(Collection entries)
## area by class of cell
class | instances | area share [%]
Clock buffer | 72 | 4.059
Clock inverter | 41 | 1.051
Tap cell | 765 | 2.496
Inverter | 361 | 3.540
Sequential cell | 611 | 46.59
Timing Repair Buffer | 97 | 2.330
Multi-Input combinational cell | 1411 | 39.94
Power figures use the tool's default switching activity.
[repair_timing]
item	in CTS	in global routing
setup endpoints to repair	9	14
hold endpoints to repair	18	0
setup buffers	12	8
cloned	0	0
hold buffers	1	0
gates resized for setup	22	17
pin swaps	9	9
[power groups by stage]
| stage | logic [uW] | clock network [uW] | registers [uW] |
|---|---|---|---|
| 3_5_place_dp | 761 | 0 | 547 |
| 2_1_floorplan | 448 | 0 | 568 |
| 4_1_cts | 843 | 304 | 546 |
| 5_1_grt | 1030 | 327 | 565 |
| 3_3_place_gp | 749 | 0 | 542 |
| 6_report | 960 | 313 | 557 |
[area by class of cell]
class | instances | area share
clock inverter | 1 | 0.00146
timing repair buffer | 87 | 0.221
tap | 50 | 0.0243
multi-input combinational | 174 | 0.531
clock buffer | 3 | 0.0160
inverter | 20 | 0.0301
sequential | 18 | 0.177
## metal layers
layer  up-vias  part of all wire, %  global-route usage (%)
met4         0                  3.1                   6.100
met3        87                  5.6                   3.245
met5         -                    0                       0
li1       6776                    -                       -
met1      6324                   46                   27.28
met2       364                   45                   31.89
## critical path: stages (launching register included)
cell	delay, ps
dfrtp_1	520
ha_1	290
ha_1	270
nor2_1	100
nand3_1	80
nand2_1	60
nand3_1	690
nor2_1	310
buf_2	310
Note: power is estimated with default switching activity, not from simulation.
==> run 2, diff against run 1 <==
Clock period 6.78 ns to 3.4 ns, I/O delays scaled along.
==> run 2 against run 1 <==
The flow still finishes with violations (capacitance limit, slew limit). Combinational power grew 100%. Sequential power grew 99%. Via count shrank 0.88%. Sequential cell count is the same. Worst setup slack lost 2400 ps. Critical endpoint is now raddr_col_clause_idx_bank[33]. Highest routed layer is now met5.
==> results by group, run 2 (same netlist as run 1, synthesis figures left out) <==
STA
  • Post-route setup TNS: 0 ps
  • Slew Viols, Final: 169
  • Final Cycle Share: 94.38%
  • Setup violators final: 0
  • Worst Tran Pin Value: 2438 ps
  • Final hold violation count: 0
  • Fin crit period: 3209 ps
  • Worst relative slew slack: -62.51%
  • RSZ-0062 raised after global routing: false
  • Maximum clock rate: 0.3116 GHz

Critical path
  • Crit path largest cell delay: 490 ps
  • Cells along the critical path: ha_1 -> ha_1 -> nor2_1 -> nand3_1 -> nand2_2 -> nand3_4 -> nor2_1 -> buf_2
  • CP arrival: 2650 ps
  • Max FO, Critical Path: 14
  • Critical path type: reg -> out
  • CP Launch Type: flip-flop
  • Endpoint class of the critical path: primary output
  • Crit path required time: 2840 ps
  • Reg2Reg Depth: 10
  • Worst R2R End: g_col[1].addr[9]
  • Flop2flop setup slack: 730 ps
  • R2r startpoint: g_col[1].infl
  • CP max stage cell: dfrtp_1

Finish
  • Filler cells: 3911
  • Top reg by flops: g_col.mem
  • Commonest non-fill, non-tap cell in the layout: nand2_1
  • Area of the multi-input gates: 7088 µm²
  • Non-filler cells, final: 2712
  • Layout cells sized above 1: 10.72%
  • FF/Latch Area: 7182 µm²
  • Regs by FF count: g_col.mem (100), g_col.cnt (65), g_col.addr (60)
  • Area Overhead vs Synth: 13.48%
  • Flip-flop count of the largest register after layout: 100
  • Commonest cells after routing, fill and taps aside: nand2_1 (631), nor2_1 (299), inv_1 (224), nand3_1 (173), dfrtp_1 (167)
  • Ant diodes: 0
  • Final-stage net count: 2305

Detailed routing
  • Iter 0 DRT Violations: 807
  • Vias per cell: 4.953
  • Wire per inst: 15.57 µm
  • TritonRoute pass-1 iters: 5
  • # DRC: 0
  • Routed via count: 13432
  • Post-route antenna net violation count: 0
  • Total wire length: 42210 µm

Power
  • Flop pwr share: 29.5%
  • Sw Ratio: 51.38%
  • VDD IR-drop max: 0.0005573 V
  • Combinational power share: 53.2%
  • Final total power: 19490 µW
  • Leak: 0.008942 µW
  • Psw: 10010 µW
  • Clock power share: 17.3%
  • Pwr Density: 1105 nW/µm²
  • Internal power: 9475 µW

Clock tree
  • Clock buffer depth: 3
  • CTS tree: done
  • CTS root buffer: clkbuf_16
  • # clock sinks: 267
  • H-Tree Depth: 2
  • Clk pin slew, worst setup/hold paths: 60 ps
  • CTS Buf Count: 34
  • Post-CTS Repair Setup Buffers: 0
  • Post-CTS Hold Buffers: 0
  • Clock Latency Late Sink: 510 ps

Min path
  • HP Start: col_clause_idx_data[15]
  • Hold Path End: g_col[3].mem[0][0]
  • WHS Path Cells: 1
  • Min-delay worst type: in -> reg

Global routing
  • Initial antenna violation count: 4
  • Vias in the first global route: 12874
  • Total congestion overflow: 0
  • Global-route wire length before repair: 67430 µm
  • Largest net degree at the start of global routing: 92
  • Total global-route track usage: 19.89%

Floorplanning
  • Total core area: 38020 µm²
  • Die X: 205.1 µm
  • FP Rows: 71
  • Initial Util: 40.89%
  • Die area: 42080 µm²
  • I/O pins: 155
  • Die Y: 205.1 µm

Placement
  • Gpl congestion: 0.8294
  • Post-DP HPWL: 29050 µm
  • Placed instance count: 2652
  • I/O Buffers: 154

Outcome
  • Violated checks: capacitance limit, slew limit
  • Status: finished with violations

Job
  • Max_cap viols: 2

Exercise description » Retype the data exactly as given.

Written answer »
## area by class of cell
class | instances | area share [%]
Clock buffer | 72 | 4.059
Clock inverter | 41 | 1.051
Tap cell | 765 | 2.496
Inverter | 361 | 3.540
Sequential cell | 611 | 46.59
Timing Repair Buffer | 97 | 2.330
Multi-Input combinational cell | 1411 | 39.94
Power figures use the tool's default switching activity.
[repair_timing]
item	in CTS	in global routing
setup endpoints to repair	9	14
hold endpoints to repair	18	0
setup buffers	12	8
cloned	0	0
hold buffers	1	0
gates resized for setup	22	17
pin swaps	9	9
[power groups by stage]
| stage | logic [uW] | clock network [uW] | registers [uW] |
|---|---|---|---|
| 3_5_place_dp | 761 | 0 | 547 |
| 2_1_floorplan | 448 | 0 | 568 |
| 4_1_cts | 843 | 304 | 546 |
| 5_1_grt | 1030 | 327 | 565 |
| 3_3_place_gp | 749 | 0 | 542 |
| 6_report | 960 | 313 | 557 |
[area by class of cell]
class | instances | area share
clock inverter | 1 | 0.00146
timing repair buffer | 87 | 0.221
tap | 50 | 0.0243
multi-input combinational | 174 | 0.531
clock buffer | 3 | 0.0160
inverter | 20 | 0.0301
sequential | 18 | 0.177
## metal layers
layer  up-vias  part of all wire, %  global-route usage (%)
met4         0                  3.1                   6.100
met3        87                  5.6                   3.245
met5         -                    0                       0
li1       6776                    -                       -
met1      6324                   46                   27.28
met2       364                   45                   31.89
## critical path: stages (launching register included)
cell	delay, ps
dfrtp_1	520
ha_1	290
ha_1	270
nor2_1	100
nand3_1	80
nand2_1	60
nand3_1	690
nor2_1	310
buf_2	310
Note: power is estimated with default switching activity, not from simulation.
==> run 2, diff against run 1 <==
Clock period 6.78 ns to 3.4 ns, I/O delays scaled along.
==> run 2 against run 1 <==
The flow still finishes with violations (capacitance limit, slew limit). Combinational power grew 100%. Sequential power grew 99%. Via count shrank 0.88%. Sequential cell count is the same. Worst setup slack lost 2400 ps. Critical endpoint is now raddr_col_clause_idx_bank[33]. Highest routed layer is now met5.
==> results by group, run 2 (same netlist as run 1, synthesis figures left out) <==
STA
  • Post-route setup TNS: 0 ps
  • Slew Viols, Final: 169
  • Final Cycle Share: 94.38%
  • Setup violators final: 0
  • Worst Tran Pin Value: 2438 ps
  • Final hold violation count: 0
  • Fin crit period: 3209 ps
  • Worst relative slew slack: -62.51%
  • RSZ-0062 raised after global routing: false
  • Maximum clock rate: 0.3116 GHz

Critical path
  • Crit path largest cell delay: 490 ps
  • Cells along the critical path: ha_1 -> ha_1 -> nor2_1 -> nand3_1 -> nand2_2 -> nand3_4 -> nor2_1 -> buf_2
  • CP arrival: 2650 ps
  • Max FO, Critical Path: 14
  • Critical path type: reg -> out
  • CP Launch Type: flip-flop
  • Endpoint class of the critical path: primary output
  • Crit path required time: 2840 ps
  • Reg2Reg Depth: 10
  • Worst R2R End: g_col[1].addr[9]
  • Flop2flop setup slack: 730 ps
  • R2r startpoint: g_col[1].infl
  • CP max stage cell: dfrtp_1

Finish
  • Filler cells: 3911
  • Top reg by flops: g_col.mem
  • Commonest non-fill, non-tap cell in the layout: nand2_1
  • Area of the multi-input gates: 7088 µm²
  • Non-filler cells, final: 2712
  • Layout cells sized above 1: 10.72%
  • FF/Latch Area: 7182 µm²
  • Regs by FF count: g_col.mem (100), g_col.cnt (65), g_col.addr (60)
  • Area Overhead vs Synth: 13.48%
  • Flip-flop count of the largest register after layout: 100
  • Commonest cells after routing, fill and taps aside: nand2_1 (631), nor2_1 (299), inv_1 (224), nand3_1 (173), dfrtp_1 (167)
  • Ant diodes: 0
  • Final-stage net count: 2305

Detailed routing
  • Iter 0 DRT Violations: 807
  • Vias per cell: 4.953
  • Wire per inst: 15.57 µm
  • TritonRoute pass-1 iters: 5
  • # DRC: 0
  • Routed via count: 13432
  • Post-route antenna net violation count: 0
  • Total wire length: 42210 µm

Power
  • Flop pwr share: 29.5%
  • Sw Ratio: 51.38%
  • VDD IR-drop max: 0.0005573 V
  • Combinational power share: 53.2%
  • Final total power: 19490 µW
  • Leak: 0.008942 µW
  • Psw: 10010 µW
  • Clock power share: 17.3%
  • Pwr Density: 1105 nW/µm²
  • Internal power: 9475 µW

Clock tree
  • Clock buffer depth: 3
  • CTS tree: done
  • CTS root buffer: clkbuf_16
  • # clock sinks: 267
  • H-Tree Depth: 2
  • Clk pin slew, worst setup/hold paths: 60 ps
  • CTS Buf Count: 34
  • Post-CTS Repair Setup Buffers: 0
  • Post-CTS Hold Buffers: 0
  • Clock Latency Late Sink: 510 ps

Min path
  • HP Start: col_clause_idx_data[15]
  • Hold Path End: g_col[3].mem[0][0]
  • WHS Path Cells: 1
  • Min-delay worst type: in -> reg

Global routing
  • Initial antenna violation count: 4
  • Vias in the first global route: 12874
  • Total congestion overflow: 0
  • Global-route wire length before repair: 67430 µm
  • Largest net degree at the start of global routing: 92
  • Total global-route track usage: 19.89%

Floorplanning
  • Total core area: 38020 µm²
  • Die X: 205.1 µm
  • FP Rows: 71
  • Initial Util: 40.89%
  • Die area: 42080 µm²
  • I/O pins: 155
  • Die Y: 205.1 µm

Placement
  • Gpl congestion: 0.8294
  • Post-DP HPWL: 29050 µm
  • Placed instance count: 2652
  • I/O Buffers: 154

Outcome
  • Violated checks: capacitance limit, slew limit
  • Status: finished with violations

Job
  • Max_cap viols: 2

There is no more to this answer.